In particular, the \$n\$th node to be visited can be added to the queue up to \$n-1\$ times (because a new and better route might be discovered via any of the previous \$n-1\$ nodes to be visited). So the while loop is executed \$O(n^2)\$ times, and on each iteration of the while loop the inner for loop takes \$O(n)\$, giving a runtime of \$O(n^3)\$ overall.

But with an adjacency matrix it is possible to implement Prim's algorithm in \$O(n^2)\$ (see Wikipedia). So you have some work to do!

3. Other review points

1. There's no docstring. What does prims_mst do? What does it return? What arguments should I pass? I think that if you had stopped and written a docstring then you might have spotted the problem in section 1.

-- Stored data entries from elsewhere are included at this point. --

Source: an optimization exercise on an open RTL-to-GDS flow (aim: small area). Production flows keep margins and buffers that such runs may drop. Function was checked by simulation only, so behaviour that the tests miss may differ from the original. Power is estimated from default activity; no workload was simulated.

===== flow/run.sh =====
#!/bin/bash
# synth_recipe.tcl (not shown) runs the flow's synth.tcl, then flattens the netlist and writes it again
# the make line also repeats each setting of config.mk as NAME=value (left out here)
make -C /OpenROAD-flow-scripts/flow DESIGN_CONFIG=/design/flow/config.mk WORK_HOME=/design/flow/orfs CLKGATE_MAP_FILE= SYNTH_SCRIPT=/design/flow/synth_recipe.tcl finish

===== flow/config.mk =====
export PLATFORM = sky130hd
export DESIGN_NAME = TopLevel
export DESIGN_NICKNAME = TopLevel
export VERILOG_FILES = /design/flow/design.v
export SDC_FILE = /design/flow/constraint.sdc
export NUM_CORES = 8
export LEC_CHECK = 0
export CAP_MARGIN = 20
export CORE_MARGIN = 2
export CORE_UTILIZATION = 60
export CTS_BUF_LIST = sky130_fd_sc_hd__clkbuf_8
export CTS_CLUSTER_DIAMETER = 50
export CTS_CLUSTER_SIZE = 20
export SLEW_MARGIN = 20

===== flow/design.v =====
module TopLevel (
    input  logic        clk, rst, interrupt,
    output logic [31:0] imem_addr,
    input  logic [31:0] imem_rdata,
    output logic [31:0] dmem_addr,
    output logic [31:0] dmem_wdata,
    output logic [3:0]  dmem_wmask,
    output logic        dmem_we,
    input  logic [31:0] dmem_rdata);
  localparam logic [2:0] INIT = 3'd0, S0 = 3'd1, S1 = 3'd2, S2 = 3'd3,
                         T0 = 3'd4, T1 = 3'd5, T2 = 3'd6;
  logic [2:0]  ph;         
  logic [2:0]  st;
  logic [29:0] pc;
  logic [31:0] a;          
  logic [31:0] t;          
  logic        mie_q, mpie_q, mtie_q;
  logic        carry_q, z_q, aux_q;
  logic [3:0]  prev_q;
  wire s0   = st == S0;
  wire s1   = st == S1;
  wire s2   = st == S2;
  wire t0   = st == T0;
  wire t1   = st == T1;
  wire t2   = st == T2;
  wire init = st == INIT;
  wire trap = t0 | t1 | t2;
  wire ph0  = ph == 3'd0;
  wire ph7  = ph == 3'd7;
  wire [31:0] ir  = imem_rdata;
  wire [4:0]  opc = ir[6:2];
  wire [2:0]  f3  = ir[14:12];
  wire [4:0]  rd  = ir[11:7];
  wire [4:0]  rs1 = ir[19:15];
  wire [4:0]  rs2 = ir[24:20];
  wire is_load  = opc == 5'b00000;
  wire is_opimm = opc == 5'b00100;
  wire is_auipc = opc == 5'b00101;
  wire is_store = opc == 5'b01000;
  wire is_op    = opc == 5'b01100;
  wire is_lui   = opc == 5'b01101;
  wire is_br    = opc == 5'b11000;
  wire is_jalr  = opc == 5'b11001;
  wire is_jal   = opc == 5'b11011;
  wire is_sys   = opc == 5'b11100;
  wire is_csr   = is_sys & (f3 != 3'b000);
  wire is_mret  = is_sys & (f3 == 3'b000) & ir[29];
  wire is_alu   = is_op | is_opimm;
  wire is_shift = is_alu & (f3[1:0] == 2'b01);
  wire is_slt   = is_alu & (f3[2:1] == 2'b01);
  wire is_logic = is_alu & f3[2] & (f3[1:0] != 2'b01);
  wire is_sub   = is_op & ir[30] & (f3 == 3'b000);
  wire csr_imm  = is_csr & f3[2];
  wire csr_reg  = is_csr & ~f3[2];
  wire len3 = (is_op & (is_shift | is_slt)) | csr_reg;
  wire len2 = is_jal | is_jalr | is_br | is_load | is_store | is_mret |
              (is_opimm & (is_shift | is_slt)) | (is_op & ~is_shift & ~is_slt) | csr_imm;
  wire last = (s0 & ~len2 & ~len3) | (s1 & ~len3) | s2 | t2;
  wire [11:0] csra = ir[31:20];
  wire c_mstatus = csra == 12'h300;
  wire c_mie     = csra == 12'h304;
  wire c_mip     = csra == 12'h344;
  wire c_mtvec   = csra == 12'h305;
  wire c_mepc    = csra == 12'h341;
  wire c_mcause  = csra == 12'h342;
  wire csr_wr    = (f3[1:0] == 2'b01) | (rs1 != 5'd0);
  wire cstep     = (csr_imm & s0) | (csr_reg & s1);    
  wire cwe       = cstep & csr_wr;
  wire sh_pre = is_shift & ((is_opimm & s0) | (is_op & s1));
  wire sh_wr  = is_shift & ((is_opimm & s1) | (is_op & s2));
  logic [5:0]   pa;
  logic [34:0]  wen;
  logic [3:0]   wdat;
  logic [139:0] onib;       
  assign onib[3:0] = 4'd0;
  genvar e;
  for (e = 1; e <= 34; e++) begin : g_rf
    logic [31:0] r;
    always_ff @(posedge clk) r <= {wen[e] ? wdat : r[3:0], r[31:4]};
    assign onib[4*e +: 4] = r[3:0];
  end
  always_comb begin
    pa = {1'b0, rs1};
    if (trap) pa = 6'd32;
    else if (is_mret) pa = 6'd33;
    else if (cstep) begin
      pa = 6'd0;
      if (c_mtvec)  pa = 6'd32;
      if (c_mepc)   pa = 6'd33;
      if (c_mcause) pa = 6'd34;
    end
    else if (((is_br | is_op) & s0) | (is_store & s1)) pa = {1'b0, rs2};
  end
  wire [3:0] p = onib[{pa, 2'b00} +: 4];
  logic [3:0] csyn;
  always_comb begin
    csyn = 4'd0;
    if (cstep) begin
      if (c_mstatus & ph == 3'd0) csyn = {mie_q, 3'b0};
      if (c_mstatus & ph == 3'd1) csyn = {mpie_q, 3'b0};
      if (c_mie     & ph == 3'd1) csyn = {mtie_q, 3'b0};
      if (c_mip     & ph == 3'd1) csyn = {interrupt, 3'b0};
    end
  end
  wire [3:0] pb = p | csyn;
  logic [31:0] imm;
  always_comb begin
    if (t1)                      imm = {27'd0, aux_q, aux_q, aux_q, 2'b00};
    else if (t2)                 imm = 32'h80000007;
    else if (t0)                 imm = 32'd0;
    else if (~s0)                imm = (is_jal | is_jalr) ? 32'd4 : {31'd0, aux_q};
    else if (is_store)           imm = {{20{ir[31]}}, ir[31:25], ir[11:7]};
    else if (is_br)              imm = {{19{ir[31]}}, ir[31], ir[7], ir[30:25], ir[11:8], 1'b0};
    else if (is_lui | is_auipc)  imm = {ir[31:12], 12'b0};
    else if (is_jal)             imm = {{11{ir[31]}}, ir[31], ir[19:12], ir[20], ir[30:21], 1'b0};
    else if (is_csr)             imm = {27'd0, rs1};
    else if (is_op | is_mret)     imm = 32'd0;
    else                         imm = {{20{ir[31]}}, ir[31:20]};
  end
  wire [3:0] immnib = imm[{ph, 2'b00} +: 4];
  wire [31:0] pcw = {pc, 2'b00};
  wire [3:0] pcnib = pcw[{ph, 2'b00} +: 4];
  wire xsel_pc = (s0 & (is_auipc | is_jal | is_br)) | (s1 & (is_jal | is_jalr)) | t0;
  wire xsel_p  = (s0 & (is_jalr | is_load | is_store | (is_opimm & ~is_shift) | csr_imm | is_mret | is_op)) |
                 (s1 & (is_br | is_op | csr_reg)) | t1;
  wire ysel_t  = (s1 & (is_op | is_br | is_csr)) | (s2 & csr_reg);
  wire [3:0] xo = xsel_pc ? pcnib : xsel_p ? pb : 4'd0;
  wire [3:0] yo = ysel_t ? t[3:0] : immnib;
  wire sub = (s0 & is_opimm & is_slt) | (s1 & (is_br | (is_op & (is_slt | is_sub))));
  wire [3:0] yv  = yo ^ {4{sub}};
  wire       cin = ph0 ? sub : carry_q;
  wire [4:0] sum5 = {1'b0, xo} + {1'b0, yv} + {4'd0, cin};
  wire [3:0] sum = sum5[3:0];
  wire       cout = sum5[4];
  logic [3:0] lut;
  always_comb begin
    if (is_csr) lut = (f3[1:0] == 2'b01) ? 4'b1010 : (f3[1:0] == 2'b10) ? 4'b1110 : 4'b0100;
    else        lut = (f3[1:0] == 2'b00) ? 4'b0110 : (f3[1:0] == 2'b10) ? 4'b1110 : 4'b1000;
  end
  logic [3:0] lres;
  always_comb for (int i = 0; i < 4; i++) lres[i] = lut[{xo[i], yo[i]}];
  wire use_logic = (s0 & is_opimm & is_logic) | (s1 & is_op & is_logic) | cstep;
  wire [3:0] res = use_logic ? lres : sum;
  wire uns   = is_br ? f3[1] : f3[0];
  wire lt    = uns ? ~cout : ((xo[3] ^ yo[3]) ? xo[3] : sum[3]);
  wire eq    = z_q & (sum == 4'd0);
  wire taken = f3[2] ? (lt ^ f3[0]) : (eq ^ f3[0]);
  wire [2:0] q = a[4:2];
  wire [1:0] r = a[1:0];
  wire left = ~f3[2];
  wire [2:0] depth = left ? q : 3'd7 - q;
  logic [3:0] tap;
  always_comb begin
    case (depth)
      3'd0: tap = pb;
      3'd1: tap = t[31:28];
      3'd2: tap = t[27:24];
      3'd3: tap = t[23:20];
      3'd4: tap = t[19:16];
      3'd5: tap = t[15:12];
      3'd6: tap = t[11:8];
      default: tap = t[7:4];
    endcase
  end
  wire [3:0] phq = {1'b0, ph} + {1'b0, q};
  logic [3:0] tapv;
  always_comb begin
    if (left) tapv = (sh_wr & (ph >= q)) ? tap : 4'd0;
    else      tapv = (sh_pre | (phq <= 4'd6)) ? tap : {4{aux_q}};
  end
  wire [2:0] shr = left ? (3'd4 - {1'b0, r}) : {1'b0, r};
  wire [7:0] win = {tapv, prev_q} >> shr;
  wire [3:0] shout = win[3:0];
  wire [1:0] off = a[1:0];
  wire [2:0] lidx = ph + {off, 1'b0};
  wire [3:0] lraw = dmem_rdata[{lidx, 2'b00} +: 4];
  wire lsgn = ~f3[2] & ((f3[1:0] == 2'b00) ? dmem_rdata[{off, 3'b111}] : dmem_rdata[{off[1], 4'b1111}]);
  wire lfill = ((f3[1:0] == 2'b00) & (ph >= 3'd2)) | ((f3[1:0] == 2'b01) & (ph >= 3'd4));
  wire [3:0] ldnib = lfill ? {4{lsgn}} : lraw;
  wire done = ph7 & last;
  wire jump = (s1 & (is_jal | is_jalr | (is_br & taken) | is_mret)) | t2;
  wire irq  = interrupt & mie_q & mtie_q;
  logic [29:0] pc_base, pc_next;
  logic [30:0] pc_c;
  always_comb begin
    pc_base = jump ? a[31:2] : pc;
    pc_c[0] = ~jump;
    for (int i = 0; i < 30; i++) begin
      pc_next[i] = pc_base[i] ^ pc_c[i];
      pc_c[i+1] = pc_base[i] & pc_c[i];
    end
  end
  wire a_we = (s0 & (is_load | is_store | is_jal | is_jalr | is_br | is_shift | is_mret)) | t1;
  wire gwe = (s0 & (is_lui | is_auipc | (is_opimm & ~is_shift & ~is_slt))) |
             (s1 & (is_jal | is_jalr | (is_opimm & (is_shift | is_slt)) |
                    (is_op & ~is_shift & ~is_slt) | is_load | csr_imm)) |
             (s2 & len3);
  always_comb begin
    wdat = res;
    if (s1 & is_load) wdat = ldnib;
    if (sh_wr) wdat = shout;
    if (ph0 & cwe & c_mtvec) wdat[1] = 1'b0;
    if (ph0 & cwe & c_mepc)  wdat[1:0] = 2'b00;
    if (init) wdat = 4'd0;
  end
  always_comb begin
    wen = '0;
    for (int i = 1; i < 32; i++) wen[i] = gwe & (rd == i);
    wen[32] = init | (cwe & c_mtvec);
    wen[33] = init | (cwe & c_mepc) | t0;
    wen[34] = init | (cwe & c_mcause) | t2;
  end
  assign imem_addr = pcw;
  assign dmem_addr = a;
  assign dmem_wdata = {pb, t[31:4]};
  assign dmem_we = is_store & s1 & (ph == {~off, 1'b1});
  always_comb begin
    case (f3[1:0])
      2'b00:   dmem_wmask = 4'b0001 << off;
      2'b01:   dmem_wmask = off[1] ? 4'b1100 : 4'b0011;
      default: dmem_wmask = 4'b1111;
    endcase
  end
  always_ff @(posedge clk) begin
    t <= {pb, t[31:4]};
    carry_q <= cout;
    z_q <= (ph0 | z_q) & (sum == 4'd0);
    prev_q <= tapv;
    for (int j = 0; j < 8; j++) if (a_we && ph == j) a[4*j +: 4] <= res;
    if (t0 & ph0) aux_q <= p[0];
    else if (ph7 & ((s0 & is_opimm & is_slt) | (s1 & is_op & is_slt))) aux_q <= lt;
    else if (ph7 & sh_pre) aux_q <= pb[3] & ir[30];
  end
  always_ff @(posedge clk) begin
    if (rst) begin
      ph <= 3'd0;
      st <= INIT;
      pc <= 30'd0;
      mie_q <= 1'b0;
      mpie_q <= 1'b0;
      mtie_q <= 1'b0;
    end else begin
      ph <= ph + 3'd1;
      if (done) pc <= pc_next;
      if (ph7) begin
        case (st)
          INIT:    st <= irq ? T0 : S0;
          S0:      st <= last ? (irq ? T0 : S0) : S1;
          S1:      st <= last ? (irq ? T0 : S0) : S2;
          S2:      st <= irq ? T0 : S0;
          T0:      st <= T1;
          T1:      st <= T2;
          default: st <= S0;
        endcase
      end
      if (cwe & c_mstatus & (ph == 3'd0)) mie_q <= res[3];
      if (cwe & c_mstatus & (ph == 3'd1)) mpie_q <= res[3];
      if (cwe & c_mie & (ph == 3'd1)) mtie_q <= res[3];
      if (s1 & is_mret & ph7) begin
        mie_q <= mpie_q;
        mpie_q <= 1'b1;
      end
      if (t0 & ph0) begin
        mpie_q <= mie_q;
        mie_q <= 1'b0;
      end
    end
  end
endmodule

===== flow/constraint.sdc =====
create_clock -name core_clock -period 20.0 [get_ports {clk}]
set_input_delay 4.0000 -clock core_clock [delete_from_list [all_inputs] [get_ports {clk}]]
set_output_delay 4.0000 -clock core_clock [all_outputs]
set_load 0.01 [all_outputs]

==> results.txt, run 1 <==
Max Cap Violations 0; leading cell type in the layout, fill and taps excluded dfxtp_1; CTS Buf Count 84; CTS Buffer Depth 3; Pleak 14.8 nW; Max Fclk 0.0561 GHz; Ys Warns 1; slew margin rel. 24.1%; commonest register cell after synthesis dfxtp_1; Std-Cell Rows 86; Worst-Margin Slew 1140 ps; worst setup margin 2160 ps; area fraction of the dominant cell type after synthesis 69.2%; gpl congestion 0.959; Worst Hold Path EP g_rf[30].r[10]$_DFF_P_; critical path type primary input to register; Routed Antenna Nets 0; status complete, no violations; clock root buffer clkbuf_8; # setup viols final 0; global-route wire length before repair 115 mm; 1st-iter DRT viols 1389; Worst R2R Setup Slack 6080 ps; number of global-route vias before repair 18843; slowest CP cell o31a_1; wire length per cell 22.2 µm; Synth Instances 2538; worst-path fanout max 16; CP most frequent cell ha_1; Fin Setup TNS 0 ps; number of buffers added on ports 163; Via Count 19286; Distinct cells, synth 95; die height 241 µm; EDFF count, synth 33; WP depth 57; Fin. Hold Viols 0; Seq/Total Area, Yosys 72.1%; most frequent cells in the layout dfxtp_1 (1164), nand2_1 (186), clkdlybuf4s50_1 (163); clock slew at reported path FFs 100 ps; DRC 0; Core ar. 55300 µm²; pwr dens 102 nW/µm²; critical path required time 20530 ps; worst path bufs/invs 5; die area 58100 µm²; CP Capture Type register; layout cells sized above 1 13.3%; synth top area cells dfxtp_1 (69%), mux2_2 (5.3%), edfxtp_1 (2.9%); CTS Hold Buffers Added 0; Max Clock Skew 80.4 ps; hold path cells 0; Hold Path Class register to register; unrepaired setup endpoints after global routing false; r2r endpoint pc[29]$_SDFFE_PP0P_; die span in x 241 µm; Global Route Usage Sum 26.5%; cell taking the most area after synthesis dfxtp_1; fin. max-slew vios 0; Post-Place Setup Slack 1640 ps; VDD IR-drop max 0.120 mV; routed vias/inst 5.53; crit path DAT 18370 ps; min Tclk post-route 17840 ps; flops & latches, synth 1198; R2R cell count 54; Routed WL 77.5 mm; CP startpoint kind primary input; fin nets 2813; Worst R2R Start st[2]$_SDFFE_PP0N_; CP peak stage delay 690 ps; clock latency on the worst-skew pair 730 ps; gr ovfl total 0; CTS tree built; synthesis-to-layout area growth 11.5%; Synth Cell Area 33700 µm²; PostCTS Resize Cnt 0; drt pass-1 iters 5; crit-path leading delay family adder cells; clk sinks 1198; syn avg cell area 13.3 µm²; hold path start g_rf[30].r[14]$_DFF_P_; Initial Util 61.0%; Post-synth ARST share 0%; CTS HTree Levels 3; Setup Buffers After CTS 0; pin count of the biggest net entering global routing 41; # IOs 168; final worst-path cycle share 89.2%; initial antenna violation count 2; total power 3.84 mW; dpl hpwl 54.8 mm
[sequential cells by signal (all words and copies together), names as in the netlist]
register / count
ph: 3
g_rf.r: 1088
st: 3
aux_q: 1
mpie_q: 1
carry_q: 1
a: 32
mie_q: 1
mtie_q: 1
pc: 30
t: 32
prev_q: 4
z_q: 1
[worst register-to-register path, delay by kind of cell (launching register included)]
kind            cells  cell delay, ps
fa+ha+maj          29            5630
compound gates     13            3570
simple gates        6            2200
flops               1             960
mux                 3             740
buf+inv             2             450
xor+xnor            1             160
[synth_stat cells, types with 11 or more instances]
master,n
mux4_2,21
nor3_1,29
inv_1,33
a31oi_1,26
nand4_1,16
a221oi_1,13
and3_1,18
o21ai_0,55
nor2b_1,24
a22oi_1,11
nand3_1,57
buf_2,21
nor2_1,107
a211oi_1,15
nand2b_1,12
buf_4,37
nand2_1,187
o211ai_1,11
mux2_2,158
ha_1,51
dfxtp_1,1165
a21o_1,12
and2_1,15
clkbuf_1,53
mux2i_1,48
edfxtp_1,33
a21oi_1,92
[report_power, final]
group          total, mW  switching (mW)  internal [mW]
clock               1.26           0.766          0.492
combinational      0.164          0.0995         0.0644
sequential          2.42         0.00977           2.41
total               3.84           0.875           2.96
[stage by stage]
| step | hold WS, ps | cells | cell area [µm²] | utilization, % |
|---|---|---|---|---|
| after detailed placement | 312 | 3354 | 35800 | 64.8 |
| after CTS | 279 | 3484 | 37600 | 67.9 |
| after global placement | 310 | 3354 | 35800 | 64.8 |
| after floorplan | 310 | 2539 | 33700 | - |
| after global routing | 283 | 3485 | 37600 | 67.9 |
| final | 284 | 3487 | 37600 | 67.9 |
[layout make-up]
type | count | area [µm²]
antenna | 3 | 7.51
clock buffer | 92 | 1270
clock inverter | 38 | 462
fill | 4007 | 17700
inverter | 36 | 135
multi-input combinational | 1179 | 8600
sequential | 1198 | 24300
tap | 748 | 936
timing repair buffer | 193 | 1860
[how the worst max path moves through the flow]
| stage | end | slack (ps) | startpoint |
|---|---|---|---|
| after floorplan | pc[29]$_SDFFE_PP0P_ | 4930 | imem_rdata[12] |
| after global placement | pc[29]$_SDFFE_PP0P_ | 1810 | imem_rdata[5] |
| after detailed placement | pc[29]$_SDFFE_PP0P_ | 1640 | imem_rdata[12] |
| after CTS | pc[29]$_SDFFE_PP0P_ | 2350 | imem_rdata[12] |
| after global routing | pc[29]$_SDFFE_PP0P_ | 1410 | imem_rdata[12] |
| final | pc[29]$_SDFFE_PP0P_ | 2160 | imem_rdata[12] |
[layer usage]
| layer | track usage (%) | vias to the layer above | part of all wire (%) |
|---|---|---|---|
| met2 | 42.6 | 715 | 45 |
| met5 | 0 | - | 0 |
| met3 | 4.27 | 169 | 6.1 |
| met1 | 36.9 | 9374 | 45 |
| met4 | 8.89 | 0 | 3.3 |
| li1 | - | 9028 | - |
[kinds of logic (layout without fill, tap and decap cells)]
group	Yosys count	after routing	share of synthesized area (%)
and+or+nand+nor	514	514	7.37
muxes	234	234	8.34
AOI/OAI and AO/OA	361	361	7.30
DFF	1198	1198	72.1
adders and majority gates	54	54	2.07
other	1	5	0.0111
xor gates and xnor gates	14	14	0.364
buffers and inverters	162	359	2.43
==> inputs of run 2 (changes only) <==
--- a/flow/config.mk
+++ b/flow/config.mk
@@ -9,6 +9,6 @@
 export CORE_MARGIN = 2
 export CORE_UTILIZATION = 60
-export CTS_BUF_LIST = sky130_fd_sc_hd__clkbuf_8
-export CTS_CLUSTER_DIAMETER = 50
-export CTS_CLUSTER_SIZE = 20
+export CTS_BUF_LIST = sky130_fd_sc_hd__clkbuf_4
+export CTS_CLUSTER_DIAMETER = 40
+export CTS_CLUSTER_SIZE = 8
 export SLEW_MARGIN = 20
==> results.txt, run 2 <==
CTS tree built; Initial Util 61.0% (unchanged); Max Cap Violations 0 (unchanged); Post-Place Setup Slack 1640 ps (unchanged); Worst-Margin Slew 1080 ps (-62.5 ps); flops & latches, synth 1198 (unchanged); critical path required time 20880 ps (+350 ps); CTS Hold Buffers Added 0 (unchanged); 1st-iter DRT viols 1366 (-1.7%); PostCTS Resize Cnt 0 (unchanged); initial antenna violation count 3 (+1); Ys Warns 1 (unchanged); clk sinks 1198 (unchanged); synthesis-to-layout area growth 11.5% (about the same); DP Area 35800 µm² (unchanged); die height 241 µm (unchanged); # setup viols final 0 (unchanged); layout cells sized above 1 15.8% (+2.5 points); cell with the most instances after synthesis dfxtp_1; CTS HTree Levels 4 (+1); Setup Buffers After CTS 0 (unchanged); area fraction of the dominant cell type after synthesis 69.2% (unchanged); number of buffers added on ports 163 (unchanged); EDFF count, synth 33 (unchanged); drt pass-1 iters 6 (+1); routed vias/inst 5.54 (+0.15%); Fin. Hold Viols 0 (unchanged); Distinct cells, synth 95 (unchanged); number of global-route vias before repair 19630 (+4.2%); DRC 0 (unchanged); total power 3.84 mW (about the same); VDD IR-drop max 0.0885 mV (-26%); Synth Cell Area 33700 µm² (unchanged); # IOs 168 (unchanged); synth top area cells dfxtp_1 (69%), mux2_2 (5.3%), edfxtp_1 (2.9%); min Tclk post-route 17440 ps (-396 ps); fin. max-slew vios 0 (unchanged); Largest register FFs 1088 (unchanged); Post-synth ARST share 0% (unchanged); pin count of the biggest net entering global routing 41 (unchanged); CP most frequent cell ha_1; Hold Path Class register to register; placed insts 3354 (unchanged); worst setup margin 2560 ps (+396 ps); clock root buffer clkbuf_4; cell area after layout 37600 µm² (about the same); commonest register cell after synthesis dfxtp_1; Fin Setup TNS 0 ps (unchanged); die span in x 241 µm (unchanged); global-route wire length before repair 116 mm (+1.1%); wire length per cell 21.8 µm (-1.9%); critical path type primary input to register; Seq. cell area 24300 µm² (unchanged); multi-input logic area 8600 µm² (unchanged); WHS 283 ps (-1.13 ps); slew margin rel. 28.3% (+4.2 points); CP startpoint kind primary input; top flop regs g_rf.r: 1088 flops, a: 32 flops, t: 32 flops; top cells by count, synth dfxtp_1 (1165), nand2_1 (187), mux2_2 (158); fill count 4055 (+1.2%); die area 58100 µm² (unchanged); final worst-path cycle share 87.2% (-2.0 points); Via Count 19792 (+2.6%); Max Clock Skew 64.8 ps (-15.6 ps); Max Fclk 0.0573 GHz (+2.3%); crit path DAT 18320 ps (-50 ps); Pleak 14.9 nW (+0.90%); clock slew at reported path FFs 100 ps (about the same); cell taking the most area after synthesis dfxtp_1; gpl congestion 0.959 (unchanged); CTS Buffer Depth 3 (unchanged); gr ovfl total 0 (unchanged); unrepaired setup endpoints after global routing false; syn avg cell area 13.3 µm² (unchanged); Finished Layout Cells 3573 (+2.5%); fin nets 2906 (+3.3%); CTS Buf Count 177 (+110%); slowest CP cell o31a_1; Core ar. 55300 µm² (unchanged); status complete, no violations; largest register by flop count g_rf.r; leading cell type in the layout, fill and taps excluded dfxtp_1; clock latency on the worst-skew pair 1010 ps (+280 ps); Seq/Total Area, Yosys 72.1% (unchanged); pwr dens 102 nW/µm² (about the same); Synth Instances 2538 (unchanged); CP peak stage delay 700 ps (about the same); most frequent cells in the layout dfxtp_1 (1164), nand2_1 (186), clkbuf_4 (182); Routed Antenna Nets 0 (unchanged); worst-path fanout max 16 (unchanged); CP Capture Type register; Std-Cell Rows 86 (unchanged); Global Route Usage Sum 27.0% (+0.43 points); final core utilization 68.0% (about the same); Routed WL 77.9 mm (+0.50%); dpl hpwl 54.8 mm (unchanged)
-- run 2: critical path, delay by kind of cell --
kind,cells,cell delay [ps]
adders and majority gates,30,6090
and+or+nand+nor,8,2590
buffers and inverters,4,1200
muxes,3,960
xor gates and xnor gates,1,160
AOI/OAI and AO/OA,11,3250
-- run 2: metal layers --
metal | part of all wire, % | vias up | global-route usage, %
li1 | - | 9271 | -
met5 | 0 | - | 0
met2 | 46 | 766 | 42.7
met3 | 7.1 | 153 | 5.90
met1 | 44 | 9602 | 36.3
met4 | 3.1 | 0 | 10.7
-- run 2: final timing paths --
kind	from	endpoint	slack [ps]	cells after the start
hold / removal	g_rf[2].r[27]$_DFF_P_	g_rf[2].r[23]$_DFF_P_	280	0
hold reg to reg	g_rf[2].r[27]$_DFF_P_	g_rf[2].r[23]$_DFF_P_	280	0
setup reg to reg	st[2]$_SDFFE_PP0N_	pc[29]$_SDFFE_PP0P_	6140	54
setup / recovery	imem_rdata[12]	pc[29]$_SDFFE_PP0P_	2560	57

2. The variables visited and h are global. This means that you can only call prims_mst once — on the second call, the global variables have the wrong initial values. (Or else you have to remember to reset these variables, which is inconvenient and easy to forget.) It also means that the code can't be used from multiple threads.

3. Names like nd and lv and dst are hard to read. There is no danger of running out of vowels, so nothing will go wrong if you write node and distance instead.

4. Similarly, instead of importing a module and giving it a hard-to-read alias:

   import heapq as hq
   

   consider importing the names you need:

   from heapq import heappop, heappush
   

5. The variable lv is used only once, so you could just inline its value at the point of use.

6. Because the graph is given as an adjacency matrix (and because of the enumerate line), we know that the nodes can be labelled with consecutive integers. But the construction of curr_dist uses AP to get the nodes. It would be better to construct it in the way that you use it:

   # For each node, the shortest distance from src found so far.
   best_distance = [float('inf')] * len(adj_matrix)
   best_distance[src] = 0
   

   This avoids the dependency on AP.

7. The line:

   while len(h) != 0:
   

   can be simplified to:

   while h:
   

8. Instead of representing the set of visited nodes as a dictionary mapping nodes to True, use a set.

9. This line assigns a variable dst that is not used anywhere:

   for nd, dst in enumerate(adj_matrix[src]):
   

   An improvement would be to write:

   for node, distance in enumerate(adj_matrix[curr_nd]):
   

   and then you could use distance instead of adj_matrix[curr_nd][nd], saving a couple of indexing operations each time.

10. The heap entries are data structures of the form:

    (distance, (node, parent))
    

    The code for getting data out of these entries is hard to understand because the tuple lookup [1][0] doesn't have any distinctive meaning:

    curr_nd = hq.heappop(h)[1][0]
    

    It would be better to use a collections.namedtuple:

    HeapEntry = namedtuple('HeapEntry', 'distance node parent')
    

    and then you can write:

    current_node = heappop(h).node
    

    which is much easier to understand.